◆ Material to process ◆
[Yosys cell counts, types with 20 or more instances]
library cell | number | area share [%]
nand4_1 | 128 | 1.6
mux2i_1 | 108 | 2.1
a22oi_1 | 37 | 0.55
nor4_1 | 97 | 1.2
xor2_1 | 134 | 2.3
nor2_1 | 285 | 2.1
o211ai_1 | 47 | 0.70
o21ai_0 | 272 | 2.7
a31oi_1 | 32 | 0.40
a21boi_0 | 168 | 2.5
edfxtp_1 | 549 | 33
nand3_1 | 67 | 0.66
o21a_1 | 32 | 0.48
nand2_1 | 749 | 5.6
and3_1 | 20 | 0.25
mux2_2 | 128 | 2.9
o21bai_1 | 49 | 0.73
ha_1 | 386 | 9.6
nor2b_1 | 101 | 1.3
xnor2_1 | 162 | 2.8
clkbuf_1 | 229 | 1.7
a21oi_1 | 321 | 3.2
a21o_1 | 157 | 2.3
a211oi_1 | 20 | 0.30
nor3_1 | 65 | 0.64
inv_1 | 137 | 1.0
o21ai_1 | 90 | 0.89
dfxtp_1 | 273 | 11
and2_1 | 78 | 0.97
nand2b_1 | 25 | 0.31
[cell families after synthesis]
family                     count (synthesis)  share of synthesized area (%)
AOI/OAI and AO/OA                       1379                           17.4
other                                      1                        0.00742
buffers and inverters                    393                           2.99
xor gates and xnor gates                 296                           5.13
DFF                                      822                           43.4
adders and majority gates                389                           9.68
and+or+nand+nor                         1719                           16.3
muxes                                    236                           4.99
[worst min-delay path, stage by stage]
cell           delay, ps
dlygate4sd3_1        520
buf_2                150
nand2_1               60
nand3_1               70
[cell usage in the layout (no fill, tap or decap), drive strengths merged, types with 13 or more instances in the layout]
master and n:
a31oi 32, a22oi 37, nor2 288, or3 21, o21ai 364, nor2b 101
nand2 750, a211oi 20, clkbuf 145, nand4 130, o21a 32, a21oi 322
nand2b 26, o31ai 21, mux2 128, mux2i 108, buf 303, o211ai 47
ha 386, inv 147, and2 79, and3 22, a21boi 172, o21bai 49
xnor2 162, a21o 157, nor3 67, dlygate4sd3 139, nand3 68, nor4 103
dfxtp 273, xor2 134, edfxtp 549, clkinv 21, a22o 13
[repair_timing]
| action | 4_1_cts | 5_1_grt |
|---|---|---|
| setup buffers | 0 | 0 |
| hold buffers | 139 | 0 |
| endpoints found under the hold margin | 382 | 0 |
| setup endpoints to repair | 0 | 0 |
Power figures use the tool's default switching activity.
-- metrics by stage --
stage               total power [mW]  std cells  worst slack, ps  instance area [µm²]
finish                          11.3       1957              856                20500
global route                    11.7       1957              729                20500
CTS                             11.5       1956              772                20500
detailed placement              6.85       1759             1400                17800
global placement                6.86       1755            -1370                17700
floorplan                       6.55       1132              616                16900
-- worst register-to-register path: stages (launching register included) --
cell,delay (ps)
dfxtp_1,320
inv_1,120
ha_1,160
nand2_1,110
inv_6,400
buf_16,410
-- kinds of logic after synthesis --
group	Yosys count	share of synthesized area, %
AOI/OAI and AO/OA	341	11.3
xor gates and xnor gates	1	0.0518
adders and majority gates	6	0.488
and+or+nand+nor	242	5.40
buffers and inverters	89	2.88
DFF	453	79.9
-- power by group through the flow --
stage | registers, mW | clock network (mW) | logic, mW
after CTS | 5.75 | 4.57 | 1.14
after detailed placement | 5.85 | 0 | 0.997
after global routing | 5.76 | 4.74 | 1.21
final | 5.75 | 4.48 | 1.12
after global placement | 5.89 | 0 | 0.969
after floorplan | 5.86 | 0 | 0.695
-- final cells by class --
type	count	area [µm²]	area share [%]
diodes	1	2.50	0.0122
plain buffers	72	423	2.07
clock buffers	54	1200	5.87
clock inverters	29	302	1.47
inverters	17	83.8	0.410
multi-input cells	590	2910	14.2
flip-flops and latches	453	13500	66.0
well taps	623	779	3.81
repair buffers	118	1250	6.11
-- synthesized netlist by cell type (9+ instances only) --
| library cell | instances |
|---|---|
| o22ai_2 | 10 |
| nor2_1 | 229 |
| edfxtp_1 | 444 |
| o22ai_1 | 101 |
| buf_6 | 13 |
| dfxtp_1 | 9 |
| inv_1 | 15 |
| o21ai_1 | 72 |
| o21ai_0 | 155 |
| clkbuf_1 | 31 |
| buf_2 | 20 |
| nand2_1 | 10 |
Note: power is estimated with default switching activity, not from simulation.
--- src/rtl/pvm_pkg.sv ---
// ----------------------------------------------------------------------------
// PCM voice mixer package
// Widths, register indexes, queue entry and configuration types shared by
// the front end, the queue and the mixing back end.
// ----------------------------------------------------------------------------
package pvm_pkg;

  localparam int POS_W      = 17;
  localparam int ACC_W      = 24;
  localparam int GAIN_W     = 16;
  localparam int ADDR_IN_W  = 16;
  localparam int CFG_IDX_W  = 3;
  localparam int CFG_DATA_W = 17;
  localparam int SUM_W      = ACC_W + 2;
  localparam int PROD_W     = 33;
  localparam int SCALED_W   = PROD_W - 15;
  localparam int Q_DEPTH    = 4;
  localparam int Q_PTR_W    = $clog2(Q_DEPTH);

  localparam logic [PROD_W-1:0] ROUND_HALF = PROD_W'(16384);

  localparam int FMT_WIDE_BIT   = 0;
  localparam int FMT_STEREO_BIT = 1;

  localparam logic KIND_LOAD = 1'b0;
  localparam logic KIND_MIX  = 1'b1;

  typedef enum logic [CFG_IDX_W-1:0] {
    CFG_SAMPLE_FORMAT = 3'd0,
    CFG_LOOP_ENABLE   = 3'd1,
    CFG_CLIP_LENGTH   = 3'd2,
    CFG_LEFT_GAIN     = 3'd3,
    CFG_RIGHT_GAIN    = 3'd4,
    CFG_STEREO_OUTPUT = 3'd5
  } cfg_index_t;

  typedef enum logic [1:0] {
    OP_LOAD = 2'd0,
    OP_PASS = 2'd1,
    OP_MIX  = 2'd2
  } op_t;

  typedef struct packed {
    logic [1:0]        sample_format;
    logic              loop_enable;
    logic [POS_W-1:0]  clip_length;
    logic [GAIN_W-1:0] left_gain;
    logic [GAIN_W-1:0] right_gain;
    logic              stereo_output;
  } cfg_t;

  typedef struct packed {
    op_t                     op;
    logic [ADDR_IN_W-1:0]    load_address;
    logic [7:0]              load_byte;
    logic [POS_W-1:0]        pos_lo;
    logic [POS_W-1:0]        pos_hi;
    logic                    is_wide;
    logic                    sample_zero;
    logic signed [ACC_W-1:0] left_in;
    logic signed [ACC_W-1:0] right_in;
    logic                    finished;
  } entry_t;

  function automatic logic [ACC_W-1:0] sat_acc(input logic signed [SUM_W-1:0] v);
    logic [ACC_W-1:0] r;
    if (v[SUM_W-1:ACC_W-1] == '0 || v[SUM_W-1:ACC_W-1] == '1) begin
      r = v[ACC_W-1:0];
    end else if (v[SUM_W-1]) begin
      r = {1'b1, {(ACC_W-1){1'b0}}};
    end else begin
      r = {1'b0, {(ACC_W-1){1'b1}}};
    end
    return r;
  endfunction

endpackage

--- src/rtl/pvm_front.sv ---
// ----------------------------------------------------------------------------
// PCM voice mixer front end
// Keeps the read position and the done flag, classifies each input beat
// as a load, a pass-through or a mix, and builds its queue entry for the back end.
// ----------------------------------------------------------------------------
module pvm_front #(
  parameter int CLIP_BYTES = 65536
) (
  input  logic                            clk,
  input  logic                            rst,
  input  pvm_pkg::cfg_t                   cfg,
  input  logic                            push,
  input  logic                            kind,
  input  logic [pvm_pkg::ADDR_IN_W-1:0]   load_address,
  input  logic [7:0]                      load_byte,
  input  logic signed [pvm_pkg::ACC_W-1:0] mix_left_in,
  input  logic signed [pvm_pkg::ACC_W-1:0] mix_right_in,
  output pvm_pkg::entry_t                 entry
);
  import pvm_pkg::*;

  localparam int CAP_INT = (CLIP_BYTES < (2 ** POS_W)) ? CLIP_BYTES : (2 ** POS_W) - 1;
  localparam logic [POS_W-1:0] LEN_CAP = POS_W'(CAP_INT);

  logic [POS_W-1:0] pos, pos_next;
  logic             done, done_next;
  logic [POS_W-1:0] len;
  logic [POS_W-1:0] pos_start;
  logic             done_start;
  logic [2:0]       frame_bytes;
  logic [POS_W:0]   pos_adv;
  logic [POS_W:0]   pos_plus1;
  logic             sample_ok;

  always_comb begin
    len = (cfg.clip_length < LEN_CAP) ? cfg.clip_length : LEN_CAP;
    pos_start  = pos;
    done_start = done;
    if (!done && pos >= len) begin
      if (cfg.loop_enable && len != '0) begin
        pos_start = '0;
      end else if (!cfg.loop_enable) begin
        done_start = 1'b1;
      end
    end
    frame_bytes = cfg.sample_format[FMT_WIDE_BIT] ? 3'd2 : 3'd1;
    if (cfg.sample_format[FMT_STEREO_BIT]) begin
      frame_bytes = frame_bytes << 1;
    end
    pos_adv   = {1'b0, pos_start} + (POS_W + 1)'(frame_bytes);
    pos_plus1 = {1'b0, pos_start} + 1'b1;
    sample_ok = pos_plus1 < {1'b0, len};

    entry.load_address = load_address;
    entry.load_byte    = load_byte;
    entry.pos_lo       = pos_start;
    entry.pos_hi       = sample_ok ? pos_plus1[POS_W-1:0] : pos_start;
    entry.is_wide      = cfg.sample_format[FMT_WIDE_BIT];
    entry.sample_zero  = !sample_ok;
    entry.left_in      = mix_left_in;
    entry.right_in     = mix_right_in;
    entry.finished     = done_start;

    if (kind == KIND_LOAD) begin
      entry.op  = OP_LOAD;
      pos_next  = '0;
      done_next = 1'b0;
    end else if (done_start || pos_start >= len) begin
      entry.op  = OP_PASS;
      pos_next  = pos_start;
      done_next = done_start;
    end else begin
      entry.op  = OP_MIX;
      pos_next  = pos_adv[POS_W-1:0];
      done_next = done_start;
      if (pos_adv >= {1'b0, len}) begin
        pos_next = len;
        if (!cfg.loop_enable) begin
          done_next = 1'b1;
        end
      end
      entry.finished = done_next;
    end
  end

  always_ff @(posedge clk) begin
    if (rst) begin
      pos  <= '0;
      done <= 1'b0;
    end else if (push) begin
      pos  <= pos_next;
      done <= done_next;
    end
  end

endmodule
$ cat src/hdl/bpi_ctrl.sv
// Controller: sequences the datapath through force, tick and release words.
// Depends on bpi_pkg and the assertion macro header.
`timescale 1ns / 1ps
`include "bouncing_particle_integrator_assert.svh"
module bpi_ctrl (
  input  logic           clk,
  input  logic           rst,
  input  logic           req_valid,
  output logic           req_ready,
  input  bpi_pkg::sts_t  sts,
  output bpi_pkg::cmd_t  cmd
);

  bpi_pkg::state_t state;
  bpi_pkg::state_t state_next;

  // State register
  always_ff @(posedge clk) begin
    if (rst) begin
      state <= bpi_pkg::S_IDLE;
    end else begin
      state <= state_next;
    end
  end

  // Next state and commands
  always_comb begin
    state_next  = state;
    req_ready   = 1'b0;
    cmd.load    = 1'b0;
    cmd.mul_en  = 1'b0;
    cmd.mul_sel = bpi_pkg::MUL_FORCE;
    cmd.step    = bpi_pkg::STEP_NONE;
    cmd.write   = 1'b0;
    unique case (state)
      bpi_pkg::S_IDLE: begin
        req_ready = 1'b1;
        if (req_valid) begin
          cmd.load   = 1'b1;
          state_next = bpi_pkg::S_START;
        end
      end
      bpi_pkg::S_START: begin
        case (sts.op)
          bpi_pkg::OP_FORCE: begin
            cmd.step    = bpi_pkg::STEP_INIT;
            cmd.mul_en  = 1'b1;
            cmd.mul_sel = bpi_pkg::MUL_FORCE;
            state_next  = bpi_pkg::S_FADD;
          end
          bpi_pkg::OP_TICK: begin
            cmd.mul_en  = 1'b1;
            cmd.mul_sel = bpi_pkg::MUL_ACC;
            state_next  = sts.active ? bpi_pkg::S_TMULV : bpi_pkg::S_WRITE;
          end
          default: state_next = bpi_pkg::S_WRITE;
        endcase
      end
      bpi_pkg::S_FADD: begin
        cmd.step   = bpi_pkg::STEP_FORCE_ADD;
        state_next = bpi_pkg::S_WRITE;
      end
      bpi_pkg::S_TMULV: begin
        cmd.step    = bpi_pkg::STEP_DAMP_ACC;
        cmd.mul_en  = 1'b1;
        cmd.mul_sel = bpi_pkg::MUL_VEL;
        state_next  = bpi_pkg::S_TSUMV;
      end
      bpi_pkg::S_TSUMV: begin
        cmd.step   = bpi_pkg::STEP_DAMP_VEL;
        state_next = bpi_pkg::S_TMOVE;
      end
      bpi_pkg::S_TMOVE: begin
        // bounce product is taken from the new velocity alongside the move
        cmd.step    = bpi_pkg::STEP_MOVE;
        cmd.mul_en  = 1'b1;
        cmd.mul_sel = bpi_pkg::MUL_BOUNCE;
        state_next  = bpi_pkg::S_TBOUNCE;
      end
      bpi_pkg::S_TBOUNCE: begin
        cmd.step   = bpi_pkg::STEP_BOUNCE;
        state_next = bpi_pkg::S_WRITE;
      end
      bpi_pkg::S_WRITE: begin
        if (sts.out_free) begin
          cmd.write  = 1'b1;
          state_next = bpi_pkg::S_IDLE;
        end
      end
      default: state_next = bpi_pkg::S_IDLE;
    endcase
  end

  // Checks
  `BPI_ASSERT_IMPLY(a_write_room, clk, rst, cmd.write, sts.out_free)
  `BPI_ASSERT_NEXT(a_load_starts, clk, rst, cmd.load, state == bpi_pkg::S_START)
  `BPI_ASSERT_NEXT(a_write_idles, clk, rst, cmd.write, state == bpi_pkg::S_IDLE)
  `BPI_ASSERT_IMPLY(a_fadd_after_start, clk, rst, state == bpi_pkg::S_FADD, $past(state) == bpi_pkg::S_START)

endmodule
---
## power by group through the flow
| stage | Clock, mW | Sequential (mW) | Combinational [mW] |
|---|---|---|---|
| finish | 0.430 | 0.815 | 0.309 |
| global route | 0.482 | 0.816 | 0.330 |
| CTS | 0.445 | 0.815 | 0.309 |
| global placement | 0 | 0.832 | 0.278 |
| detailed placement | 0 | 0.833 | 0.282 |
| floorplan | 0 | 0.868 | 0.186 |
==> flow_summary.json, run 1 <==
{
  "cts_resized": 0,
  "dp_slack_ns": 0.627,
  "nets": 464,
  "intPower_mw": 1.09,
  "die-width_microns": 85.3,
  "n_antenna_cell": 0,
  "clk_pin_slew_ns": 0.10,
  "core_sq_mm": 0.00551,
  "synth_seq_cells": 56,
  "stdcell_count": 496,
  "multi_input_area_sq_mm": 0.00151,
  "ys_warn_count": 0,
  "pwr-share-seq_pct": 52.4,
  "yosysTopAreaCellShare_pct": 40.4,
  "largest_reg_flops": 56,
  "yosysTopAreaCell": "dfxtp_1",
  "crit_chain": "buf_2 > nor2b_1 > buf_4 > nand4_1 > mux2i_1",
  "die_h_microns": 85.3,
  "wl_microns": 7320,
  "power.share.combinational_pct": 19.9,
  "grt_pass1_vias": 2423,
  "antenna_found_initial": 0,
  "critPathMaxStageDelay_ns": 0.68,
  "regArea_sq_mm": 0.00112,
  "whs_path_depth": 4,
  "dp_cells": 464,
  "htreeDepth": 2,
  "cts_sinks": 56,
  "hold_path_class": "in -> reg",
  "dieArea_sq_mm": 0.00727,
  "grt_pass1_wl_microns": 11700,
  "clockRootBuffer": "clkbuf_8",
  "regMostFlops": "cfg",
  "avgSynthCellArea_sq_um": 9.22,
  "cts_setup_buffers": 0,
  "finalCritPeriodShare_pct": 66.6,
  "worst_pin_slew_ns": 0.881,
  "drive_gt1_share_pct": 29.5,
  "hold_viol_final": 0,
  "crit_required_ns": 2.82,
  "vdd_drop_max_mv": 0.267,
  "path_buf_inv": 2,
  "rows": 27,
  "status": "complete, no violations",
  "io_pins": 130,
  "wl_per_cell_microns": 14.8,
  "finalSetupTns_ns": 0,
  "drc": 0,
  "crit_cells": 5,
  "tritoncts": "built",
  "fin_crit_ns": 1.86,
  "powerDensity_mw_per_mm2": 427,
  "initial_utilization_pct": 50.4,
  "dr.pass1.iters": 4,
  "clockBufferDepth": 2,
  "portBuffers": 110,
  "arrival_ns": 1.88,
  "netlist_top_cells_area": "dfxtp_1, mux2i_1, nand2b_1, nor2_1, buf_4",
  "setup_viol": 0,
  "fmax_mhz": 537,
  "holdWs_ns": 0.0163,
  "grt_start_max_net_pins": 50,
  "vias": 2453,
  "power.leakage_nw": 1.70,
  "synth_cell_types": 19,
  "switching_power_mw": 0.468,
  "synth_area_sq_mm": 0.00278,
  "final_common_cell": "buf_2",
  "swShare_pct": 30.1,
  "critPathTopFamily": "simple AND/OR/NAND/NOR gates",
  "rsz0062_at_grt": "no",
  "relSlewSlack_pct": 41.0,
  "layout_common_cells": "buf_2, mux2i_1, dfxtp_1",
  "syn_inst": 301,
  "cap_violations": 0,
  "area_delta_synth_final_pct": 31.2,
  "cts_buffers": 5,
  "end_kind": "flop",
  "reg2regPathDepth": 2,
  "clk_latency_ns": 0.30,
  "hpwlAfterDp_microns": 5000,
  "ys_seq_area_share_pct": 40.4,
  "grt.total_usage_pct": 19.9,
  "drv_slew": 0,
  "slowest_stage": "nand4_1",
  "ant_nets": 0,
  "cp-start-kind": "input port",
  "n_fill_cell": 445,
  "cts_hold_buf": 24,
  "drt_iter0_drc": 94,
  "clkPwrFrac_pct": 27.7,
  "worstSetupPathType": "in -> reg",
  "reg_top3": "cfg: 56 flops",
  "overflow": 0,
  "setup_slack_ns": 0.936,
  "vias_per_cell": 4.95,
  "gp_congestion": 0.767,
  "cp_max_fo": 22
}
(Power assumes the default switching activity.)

◆ Task instructions ◆
The answer is a bare number: how many lines of the records contain the string "group"?

◆ Written solution ◆
3